市町村の行政サイトでチャットボットを使うメリット
一般的に行政機関には住民から多く問い合わせが来る事が考えられます。
汎用的な質問をチャットボットに対応してもらい、反復業務を自動化することで行政の業務効率化が実現します。
また、電話音声から問い合わせ内容をテキスト化して、データベース化するとなると業務に負担がかかります。
音声データではなければ、入力なしで問い合わせ内容をデータベース化することができます。
1次窓口をAIチャットボットが担い、対応できないケースを窓口担当者が対応する事で大幅な業務改善になる可能性を秘めています。
市町村の活用事例
那覇市
質問内容やキーワードに応じて、関連情報の選択肢を提示し情報が記載されたページへ誘導し、回答内容や対応窓口の情報を提示しています。

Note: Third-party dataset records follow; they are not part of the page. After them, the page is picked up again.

This is an optimization exercise on Yosys and OpenROAD, whose aim is small area, not a production implementation. In this exercise RTL edits were held to simulation tests only and were not proved equivalent to the original. No driver is modelled on the clock port, so clocking that relies on it looks cheaper here than on a real chip. No activity file was given, so power comes from the tool's default toggle rates.

==> run G: inputs <==
==> flow/design.v <==
package hk_pkg;
    localparam int ADR_W = 12;
    localparam int DAT_W = 32;
    localparam logic [DAT_W-1:0] DEVICE_ID = 32'h484B_494F;
    localparam logic [DAT_W-1:0] FW_VERSION = {8'd1, 8'd4, 8'd2, 8'd17};
    localparam int SERIAL_W = 64;
    localparam logic [SERIAL_W-1:0] SERIAL_ID = 64'h5A3C_0F96_1E2D_4B87;
    localparam int CTRL_W = 16;
    localparam int NUM_CLOCKS = 5;
    localparam int MON_GATE_CYCLES = 256;
    localparam int MON_GATE_W = $clog2(MON_GATE_CYCLES);
    localparam int MON_RES_W = 8;
endpackage
`timescale 1ns/1ps
module clock_count_cell (
    input  logic                         clk_i,
    input  logic                         rst_i,
    input  logic                         mon_clk_i,
    input  logic                         blank_i,
    input  logic                         win_i,
    output logic [hk_pkg::MON_RES_W-1:0] res_o
);
    logic [6:0] smp_q;
    logic armed_q;
    logic rise;
    logic pulse;
    logic [hk_pkg::MON_RES_W-1:0] cnt_q;
    always_ff @(posedge clk_i) begin
        if (rst_i) begin
            smp_q[0] <= 1'b0;
        end else begin
            smp_q[0] <= mon_clk_i;
        end
    end
    always_ff @(posedge clk_i) begin
        smp_q[6:1] <= smp_q[5:0];
    end
    assign rise  = smp_q[5] && !smp_q[6];
    assign pulse = rise && armed_q;
    always_ff @(posedge clk_i) begin
        if (rst_i) begin
            armed_q <= 1'b0;
        end else if (rise && !blank_i) begin
            armed_q <= 1'b1;
        end
    end
    always_ff @(posedge clk_i) begin
        if (rst_i) begin
            cnt_q <= '0;
        end else if (win_i) begin
            cnt_q <= hk_pkg::MON_RES_W'(pulse);
        end else begin
            cnt_q <= cnt_q + hk_pkg::MON_RES_W'(pulse);
        end
    end
    always_ff @(posedge clk_i) begin
        if (win_i) begin
            res_o <= cnt_q;
        end
    end
endmodule
`timescale 1ns/1ps
module clock_mon (
    input  logic                          clk_i,
    input  logic                          rst_i,
    input  logic [hk_pkg::NUM_CLOCKS-1:0] clk_mon_i,
    output logic [hk_pkg::NUM_CLOCKS*hk_pkg::MON_RES_W-1:0] res_o
);
    logic [hk_pkg::MON_GATE_W-1:0] gate_q;
    logic win;
    logic blank_q;
    always_ff @(posedge clk_i) begin
        if (rst_i) begin
            gate_q <= '0;
        end else begin
            gate_q <= gate_q + 1'b1;
        end
    end
    always_ff @(posedge clk_i) begin
        if (rst_i) begin
            blank_q <= 1'b1;
        end else if (gate_q == hk_pkg::MON_GATE_W'(4)) begin
            blank_q <= 1'b0;
        end
    end
    assign win = (gate_q == hk_pkg::MON_GATE_W'(1));
    for (genvar i = 0; i < hk_pkg::NUM_CLOCKS; i++) begin : g_cell
        clock_count_cell u_cell (
            .clk_i     (clk_i),
            .rst_i     (rst_i),
            .mon_clk_i (clk_mon_i[i]),
            .blank_i   (blank_q),
            .win_i     (win),
            .res_o     (res_o[i*hk_pkg::MON_RES_W +: hk_pkg::MON_RES_W])
        );
    end
endmodule
`timescale 1ns/1ps
module hk_bus_decode (
    input  logic clk_i,
    input  logic rst_i,
    input  logic cyc_i,
    input  logic stb_i,
    output logic ph1_o,
    output logic ack_o
);
    logic st0_q;
    logic st1_q;
    always_ff @(posedge clk_i) begin
        if (rst_i) begin
            st0_q <= 1'b0;
            st1_q <= 1'b0;
        end else begin
            st0_q <= !st1_q && (st0_q || (cyc_i && stb_i));
            st1_q <= st0_q;
        end
    end
    assign ph1_o = st0_q && !st1_q;
    assign ack_o = st1_q && !st0_q;
endmodule
`timescale 1ns/1ps
module hk_id_regs (
    input  logic                      clk_i,
    input  logic                      rst_i,
    input  logic                      ph1_i,
    input  logic                      ack_i,
    input  logic                      we_i,
    input  logic [hk_pkg::ADR_W-1:0]  adr_i,
    input  logic [31:0]               dat_i,
    output logic                      serial_bit_o,
    output logic [hk_pkg::CTRL_W-1:0] ctrl_o
);
    logic int_slot2;
    logic int_slot3;
    logic [6:0] ptr_q;
    assign int_slot2 = (adr_i[11:6] == 6'd0) && (adr_i[3:2] == 2'd2);
    assign int_slot3 = (adr_i[11:6] == 6'd0) && (adr_i[3:2] == 2'd3);
    always_ff @(posedge clk_i) begin
        if (rst_i) begin
            ctrl_o <= '0;
        end else if (ph1_i && we_i && int_slot3) begin
            ctrl_o <= dat_i[hk_pkg::CTRL_W-1:0];
        end
    end
    always_ff @(posedge clk_i) begin
        if (rst_i) begin
            ptr_q <= '0;
        end else if (ack_i && int_slot2) begin
            if (we_i) begin
                if (dat_i[31]) begin
                    ptr_q <= '0;
                end
            end else if (!ptr_q[6]) begin
                ptr_q <= ptr_q + 1'b1;
            end
        end
    end
    assign serial_bit_o = !ptr_q[6] && hk_pkg::SERIAL_ID[ptr_q[5:0]];
endmodule
`timescale 1ns/1ps
module hk_top (
    input  logic                      clk_i,
    input  logic                      rst_i,
    input  logic                      cyc_i,
    input  logic                      stb_i,
    input  logic                      we_i,
    input  logic [hk_pkg::ADR_W-1:0]  adr_i,
    input  logic [31:0]               dat_i,
    output logic                      ack_o,
    output logic [31:0]               dat_o,
    input  logic                      sys_clk_i,
    input  logic                      gtp_clk_i,
    input  logic                      rx_clk_i,
    input  logic                      rx_clk_x2_i,
    input  logic                      clk200_i,
    output logic [hk_pkg::CTRL_W-1:0] ctrl_o
);
    logic ph1;
    logic serial_bit;
    logic [hk_pkg::NUM_CLOCKS*hk_pkg::MON_RES_W-1:0] res;
    logic [hk_pkg::NUM_CLOCKS-1:0] alive;
    logic [2:0] ch;
    hk_bus_decode u_decode (
        .clk_i (clk_i),
        .rst_i (rst_i),
        .cyc_i (cyc_i),
        .stb_i (stb_i),
        .ph1_o (ph1),
        .ack_o (ack_o)
    );
    hk_id_regs u_id_regs (
        .clk_i        (clk_i),
        .rst_i        (rst_i),
        .ph1_i        (ph1),
        .ack_i        (ack_o),
        .we_i         (we_i),
        .adr_i        (adr_i),
        .dat_i        (dat_i),
        .serial_bit_o (serial_bit),
        .ctrl_o       (ctrl_o)
    );
    clock_mon u_clock_mon (
        .clk_i     (clk_i),
        .rst_i     (rst_i),
        .clk_mon_i ({clk200_i, rx_clk_x2_i, rx_clk_i, gtp_clk_i, sys_clk_i}),
        .res_o     (res)
    );
    for (genvar i = 0; i < hk_pkg::NUM_CLOCKS; i++) begin : g_alive
        assign alive[i] = (res[i*hk_pkg::MON_RES_W +: hk_pkg::MON_RES_W] != '0);
    end
    assign ch = adr_i[4:2];
    always_comb begin
        dat_o = '0;
        if (!we_i && (adr_i[11:6] == 6'd0)) begin
            case (adr_i[3:2])
                2'd0: dat_o = hk_pkg::DEVICE_ID;
                2'd1: dat_o = hk_pkg::FW_VERSION;
                2'd2: dat_o[0] = serial_bit;
                default: dat_o = {11'b0, alive, ctrl_o};
            endcase
        end else if (!we_i && (adr_i[11:6] == 6'd1) && (ch < 3'd5)) begin
            dat_o[hk_pkg::MON_RES_W-1:0] = res[ch*hk_pkg::MON_RES_W +: hk_pkg::MON_RES_W];
        end
    end
endmodule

よくある質問にAIチャットボットがお答えします|那覇市公式ホームページ https://www.city.naha.okinawa.jp/kurasitetuduki/soudan/aichatbot/index.html
対応カテゴリ
- くらし・地域・手続
- 子育て・教育
- 健康・福祉
- 観光・文化・産業
- 環境・都市計画
- 市政全般
- 新型コロナウイルス感染症
沖縄市
こども・医療・福祉・都市計画・各種手続きや届出など、全面的に質問を受け付けている様です。
フリーワードによる検索よりもFAQをカテゴリや選択肢から絞り込んで回答を表示するスタイルとなっている様です。
沖縄市役所公式ホームページ
https://www.city.okinawa.okinawa.jp/
対応カテゴリ
- 新型コロナウイルス感染症に関する情報
- こども
- 障がい福祉
- 上下水道
- 都市計画、住宅
- 図書館・博物館
- コロナ経済対策
- 住所届出・戸籍
有人対応(ハイブリッド型)のチャットボットを選択をするか、AI対応のみのチャットボットを選択するかは行政サポートへの満足度に大きな影響がでます。
浦添市
こども・医療・福祉・都市計画・各種手続きや届出など、全面的に質問を受け付けている様です。

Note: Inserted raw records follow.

This design comes from an exercise in tuning for small area, a short achievable clock period and few clock cycles per item on the open sky130 flow, not from production work. Power and IR drop assume default switching activity.

job 101:
==> flow/design.v <==
`timescale 1ns / 1ps
package ist_pkg;
  typedef enum logic [1:0] {
    CMD_ADD    = 2'd0,
    CMD_REMOVE = 2'd1,
    CMD_QUERY  = 2'd2,
    CMD_FILL   = 2'd3
  } ist_cmd_t;
  typedef enum logic [2:0] {
    ST_IDLE,
    ST_SCAN,
    ST_DRAIN,
    ST_APPLY,
    ST_WRITE2,
    ST_RESP
  } ist_state_t;
  typedef struct packed {
    logic holder;   
    logic left;     
    logic right;    
    logic free;     
  } ist_hits_t;
endpackage
`timescale 1ns / 1ps
module ist_mem #(
  parameter int DEPTH = 4,
  parameter int WIDTH = 7,
  parameter int CW    = 3
) (
  input  logic             clk,
  input  logic             rst,
  input  logic             push,
  input  logic [WIDTH-1:0] push_data,
  input  logic             pop,
  output logic             head_valid,
  output logic [WIDTH-1:0] head_data,
  output logic [CW-1:0]    count
);
  logic [WIDTH-1:0] q [DEPTH];
  logic [CW-1:0]    cnt, cnt_pop;
  assign count      = cnt;
  assign head_data  = q[0];
  assign cnt_pop    = cnt - CW'(pop);
  always_ff @(posedge clk) begin
    if (rst) begin
      cnt        <= '0;
      head_valid <= 1'b0;
    end else begin
      cnt        <= cnt_pop + CW'(push);
      head_valid <= (cnt_pop + CW'(push)) != '0;
    end
  end
  always_ff @(posedge clk) begin
    for (int k = 0; k < DEPTH; k++) begin
      if (push && cnt_pop == CW'(k)) begin
        q[k] <= push_data;
      end else if (pop && k < DEPTH - 1) begin
        q[k] <= q[k+1];
      end
    end
  end
endmodule
`timescale 1ns / 1ps
module ist_scan (
  input  logic [15:0] first,    
  input  logic [16:0] fin,      
  input  logic [16:0] x,        
  input  logic [16:0] y,        
  output logic        le1,      
  output logic        eq1,      
  output logic        ge2,      
  output logic        eq2       
);
  always_comb begin
    le1 = {1'b0, first} <= x;
    eq1 = {1'b0, first} == x;
    ge2 = fin >= y;
    eq2 = fin == y;
  end
endmodule
`timescale 1ns / 1ps
module interval_set_table_top (
  input  logic        clk,
  input  logic        rst,
  input  logic        in_valid,
  output logic        in_stall,
  input  logic [1:0]  cmd,
  input  logic [15:0] position,
  input  logic [16:0] fill_length,
  output logic        out_valid,
  input  logic        out_stall,
  output logic        is_member,
  output logic        table_full_error,
  output logic [4:0]  range_total
);
  localparam int N = 16;
  logic        accept;
  logic [16:0] p_ext, p_inc, fill_sum;
  logic [8:0]  fill_lo;
  logic [8:0]  fill_hi;
  logic [7:0]  a_fsl;    
  logic        a_fc;     
  logic [7:0]  a_flh;    
  logic        a_v;
  logic [1:0]  a_cmd;
  logic [16:0] a_x;      
  logic [16:0] a_y;      
  logic        a_fnz;    
  logic        a_fhi;    
  logic [16:0] a_xw;     
  always_comb begin
    p_ext    = {1'b0, position};
    p_inc    = p_ext + 17'd1;
    fill_lo  = {1'b0, position[7:0]} + {1'b0, fill_length[7:0]};
  end
  always_ff @(posedge clk) begin
    if (rst) begin
      a_v <= 1'b0;
    end else begin
      a_v <= accept;
    end
    a_cmd <= cmd;
    a_x   <= (cmd == 2'd1 || cmd == 2'd3) ? p_ext : p_inc;
    a_fsl <= fill_lo[7:0];
    a_fc  <= fill_lo[8];
    a_flh <= fill_length[15:8];
    a_y   <= (cmd == 2'd1) ? p_inc : p_ext;
    a_fnz <= fill_length != 17'd0;
    a_fhi <= fill_length[16];
  end
  always_comb begin
    fill_hi  = {1'b0, a_y[15:8]} + {1'b0, a_flh} + {8'd0, a_fc};
    fill_sum = {fill_hi, a_fsl};
    if (a_cmd != 2'd3) begin
      a_xw = a_x;
    end else if (a_fhi || fill_sum[16]) begin
      a_xw = 17'd65536;
    end else begin
      a_xw = fill_sum;
    end
  end
  logic [N-1:0] vs, ve;           
  logic [15:0]  st  [N];          
  logic [16:0]  en  [N];          
  logic [4:0]   cnt;              
  logic [N-1:0] c_le1, c_eq1, c_ge2, c_eq2;
  logic         f_le1, f_eq1, f_ge2, f_eq2;
  logic [N-1:0] c_s1, c_e1;
  logic         f_s1, f_e1, a_rm;
  logic        d_v;
  logic [1:0]  d_cmd;
  logic [16:0] d_x;      
  logic [16:0] d_y;      
  logic        d_fnz;
  logic [N-1:0] r_sle, r_seq, r_ele, r_eeq;
  for (genvar i = 0; i < N; i++) begin : g_ent
    ist_scan u_cmp (
      .first (st[i]),
      .fin   (en[i]),
      .x     (a_x),
      .y     (a_y),
      .le1   (c_le1[i]),
      .eq1   (c_eq1[i]),
      .ge2   (c_ge2[i]),
      .eq2   (c_eq2[i])
    );
  end
  ist_scan u_fix (
    .first (d_y[15:0]),
    .fin   (d_x),
    .x     (a_x),
    .y     (a_y),
    .le1   (f_le1),
    .eq1   (f_eq1),
    .ge2   (f_ge2),
    .eq2   (f_eq2)
  );
  always_comb begin
    a_rm = a_cmd == 2'd1;
    c_s1 = a_rm ? c_le1 : (c_le1 & ~c_eq1);
    c_e1 = a_rm ? ~c_ge2 : (~c_ge2 | c_eq2);
    f_s1 = a_rm ? f_le1 : (f_le1 & ~f_eq1);
    f_e1 = a_rm ? ~f_ge2 : (~f_ge2 | f_eq2);
  end
  logic [N-1:0] hs, he, free_s, free_e;
  logic         lows, lowe, member, any_s, any_e, grow, full;
  logic         is_add, is_rm;
  logic [N-1:0] vs_nx, ve_nx, we_s, we_e;
  logic [4:0]   cnt_nx;
  logic         r_mem, r_err;
  always_comb begin
    is_add = d_cmd == 2'd0;
    is_rm  = d_cmd == 2'd1;
    full   = cnt[4];
    lows   = 1'b1;
    lowe   = 1'b1;
    for (int i = 0; i < N; i++) begin
      free_s[i] = ~vs[i] & lows;
      lows      = lows & vs[i];
      free_e[i] = ~ve[i] & lowe;
      lowe      = lowe & ve[i];
    end
    member = (^(vs & r_sle)) ^ (^(ve & r_ele));
    hs     = vs & r_seq;
    he     = ve & r_eeq;
    any_s  = |hs;
    any_e  = |he;
    grow   = ((is_add & ~member) | (is_rm & member)) & ~any_s & ~any_e;
    vs_nx  = vs;
    ve_nx  = ve;
    we_s   = '0;
    we_e   = '0;
    cnt_nx = cnt;
    r_mem  = 1'b0;
    r_err  = 1'b0;
    unique case (d_cmd)
      2'd0, 2'd1: begin
        we_s   = hs | free_s;
        we_e   = he | free_e;
        vs_nx  = (vs & ~(hs & {N{any_e}})) | (free_s & {N{grow & ~full}});
        ve_nx  = (ve & ~(he & {N{any_s}})) | (free_e & {N{grow & ~full}});
        cnt_nx = (any_s & any_e) ? cnt - 5'd1 : ((grow & ~full) ? cnt + 5'd1 : cnt);
        r_err  = grow & full;
      end
      2'd2: begin
        r_mem = member;
      end
      default: begin
        we_s   = N'(1);
        we_e   = N'(1);
        vs_nx  = N'(d_fnz);
        ve_nx  = N'(d_fnz);
        cnt_nx = 5'(d_fnz);
      end
    endcase
    if (!d_v) begin
      we_s = '0;
      we_e = '0;
    end
  end
  always_ff @(posedge clk) begin
    if (rst) begin
      vs  <= '0;
      ve  <= '0;
      cnt <= '0;
      d_v <= 1'b0;
    end else begin
      d_v <= a_v;
      if (d_v) begin
        vs  <= vs_nx;
        ve  <= ve_nx;
        cnt <= cnt_nx;
      end
    end
  end
  always_ff @(posedge clk) begin
    d_cmd <= a_cmd;
    d_x   <= a_xw;
    d_y   <= a_y;
    d_fnz <= a_fnz;
    for (int i = 0; i < N; i++) begin
      if (we_s[i]) begin
        st[i] <= d_y[15:0];
      end
      if (we_e[i]) begin
        en[i] <= d_x;
      end
      r_sle[i] <= we_s[i] ? f_s1 : c_s1[i];
      r_seq[i] <= we_s[i] ? f_eq1 : c_eq1[i];
      r_ele[i] <= we_e[i] ? f_e1 : c_e1[i];
      r_eeq[i] <= we_e[i] ? f_eq2 : c_eq2[i];
    end
  end
  logic [2:0] q_cnt;
  logic [6:0] head;
  logic       pop;
  logic [2:0] owed;       
  assign pop      = out_valid && !out_stall;
  assign accept   = in_valid && !in_stall;
  always_ff @(posedge clk) begin
    if (rst) begin
      owed     <= '0;
      in_stall <= 1'b0;
    end else begin
      owed     <= owed + 3'(accept) - 3'(pop);
      in_stall <= (owed + 3'(accept) - 3'(pop)) >= 3'd4;
    end
  end
  ist_mem #(
    .DEPTH (4),
    .WIDTH (7),
    .CW    (3)
  ) u_res (
    .clk        (clk),
    .rst        (rst),
    .push       (d_v),
    .push_data  ({r_mem, r_err, cnt_nx}),
    .pop        (pop),
    .head_valid (out_valid),
    .head_data  (head),
    .count      (q_cnt)
  );
  assign is_member        = head[6];
  assign table_full_error = head[5];
  assign range_total      = head[4:0];
endmodule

フリーワードによる質問への回答精度も高く、利用しやすいチャットボットとなっている様です。
浦添市役所公式ホームページ
https://www.city.urasoe.lg.jp/home
対応カテゴリ
- 新型コロナウイルスについて
- ごみの捨て方
- 防災
- 教育・生涯学習・人権
- 妊娠・出産・子育て
- 手続き・証明書
- 保険・年金・税金
- 健康・福祉・介護
- 生活・くらし
- 事業者の方へ
うるま市
現在は引っ越し・各種証明書とごみの出し方・収集日に関する内容に絞って質問を受け付けている様です。
ごみの出し方については画像をアップロードしてゴミ種類をAIが解析してゴミの廃棄方法を回答するユニークな機能がついています。
宜野湾市
マイナンバーカード、住民票、戸籍など、多くのカテゴリに関する質問を受け付けている様です。

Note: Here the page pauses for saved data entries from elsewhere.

Context: an optimization exercise on an open-source flow, tuned for small area, a short achievable clock period and few clock cycles per item. The choices shown serve that exercise and are no tape-out recipe.
In this exercise RTL edits were held to simulation tests only and were not proved equivalent to the original.
No activity file was given, so power comes from the tool's default toggle rates.

==> flow/design.v, too long to show whole: its modules and the start of the top module <==
// module conv_requant_packer: 1585 lines
// module rq_fa: 4 lines
// module rq_ha: 4 lines
module conv_requant_packer #(
  parameter int DATA_WIDTH = 8,
  parameter int ACC_WIDTH  = 32,
  parameter int BUS_WIDTH  = 128,
  parameter int ADDR_WIDTH = 18
) (
  input  logic                  clk,
  input  logic                  rst,
  input  logic                  start,
  input  logic [ADDR_WIDTH-1:0] cfg_base_addr,
  input  logic [15:0]           cfg_scale,
  input  logic [4:0]            cfg_shift,
  input  logic [1:0]            cfg_act_mode,
  input  logic [DATA_WIDTH-1:0] cfg_clip_max,
  output logic                  busy,
  output logic                  done,
  input  logic                  in_valid,
  output logic                  in_ready,
  input  logic [ACC_WIDTH-1:0]  in_acc,
  input  logic [ACC_WIDTH-1:0]  in_bias,
  input  logic                  in_last,
  output logic                  out_valid,
  input  logic                  out_ready,
  output logic [ADDR_WIDTH-1:0] out_addr,
  output logic [BUS_WIDTH-1:0]  out_data,
  output logic                  out_last,
  output logic [15:0]           sat_count
);
  // ...
==> flow/flow/run.sh <==
#!/bin/bash
set -euo pipefail
export BUFFER_PORTS_ARGS="-buffer_cell sky130_fd_sc_hd__buf_1"
export IO_CONSTRAINTS="$PWD/flow/io.tcl"
bash standard.sh "BUFFER_PORTS_ARGS=$BUFFER_PORTS_ARGS" "IO_CONSTRAINTS=$IO_CONSTRAINTS" finish > flow_make.log 2>&1
==> flow/flow/io.tcl <==
# Keep the handshake pins together: in_ready and done depend on out_ready
# through one gate each.
set_io_pin_constraint -group -order -pin_names {out_ready in_ready done}
==> flow/standard.sh <==
#!/bin/bash
# synth_recipe.tcl (not shown) runs the flow's synth.tcl, then flattens the netlist and writes it again
# the make line also repeats each setting of config.mk as NAME=value (left out here)
make -C /OpenROAD-flow-scripts/flow DESIGN_CONFIG=/design/flow/config.mk WORK_HOME=/design/flow/orfs CLKGATE_MAP_FILE= SYNTH_SCRIPT=/design/flow/synth_recipe.tcl "${@:-finish}"
==> flow/config.mk <==
export PLATFORM = sky130hd
export DESIGN_NAME = conv_requant_packer
export DESIGN_NICKNAME = conv_requant_packer
export VERILOG_FILES = /design/flow/design.v
export SDC_FILE = /design/flow/constraint.sdc
export NUM_CORES = 4
export LEC_CHECK = 0
export ABC_AREA = 1
export CAP_MARGIN = 20
export CORE_MARGIN = 2
export CORE_UTILIZATION = 40
export GPL_ROUTABILITY_DRIVEN = 0
export SETUP_SLACK_MARGIN = 3.95
export SLEW_MARGIN = 20
export SYNTH_HIERARCHICAL = 1
export SYNTH_MINIMUM_KEEP_SIZE = 0
==> flow/constraint.sdc <==
create_clock -name core_clock -period 7.5 [get_ports {clk}]
set_input_delay 1.5000 -clock core_clock [delete_from_list [all_inputs] [get_ports {clk}]]
set_output_delay 1.5000 -clock core_clock [all_outputs]
set_load 0.01 [all_outputs]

フリーワード質問では言葉のゆらぎに弱い為、シナリオボットのみ運用かもしれません。
宜野湾市ホームページ
https://www.city.ginowan.lg.jp/index.html
対応カテゴリ
- マイナンバー(個人番号)、マイナンバーカードについて
- 住民票について
- パスポートについて
- 印鑑登録、印鑑証明について
- 戸籍について
- 証明書について
- 障がい者福祉について
- ごみ・リサイクルについて
- 税金について
南城市
ごみの分別のみに対応したチャットボットを運用している様です。
試験導入のためか、ごみの種類を入力しても回答できない場合が多い様です。
しかし、南城市公式キャラクターなんじーが「〇〇なん」と回答するので和んでしまいます。
南城市ホームページ
https://www.city.nanjo.okinawa.jp/
読谷村
新型コロナ・ワクチン関連とゴミの分別ガイドに絞ってチャットボットを運用しています。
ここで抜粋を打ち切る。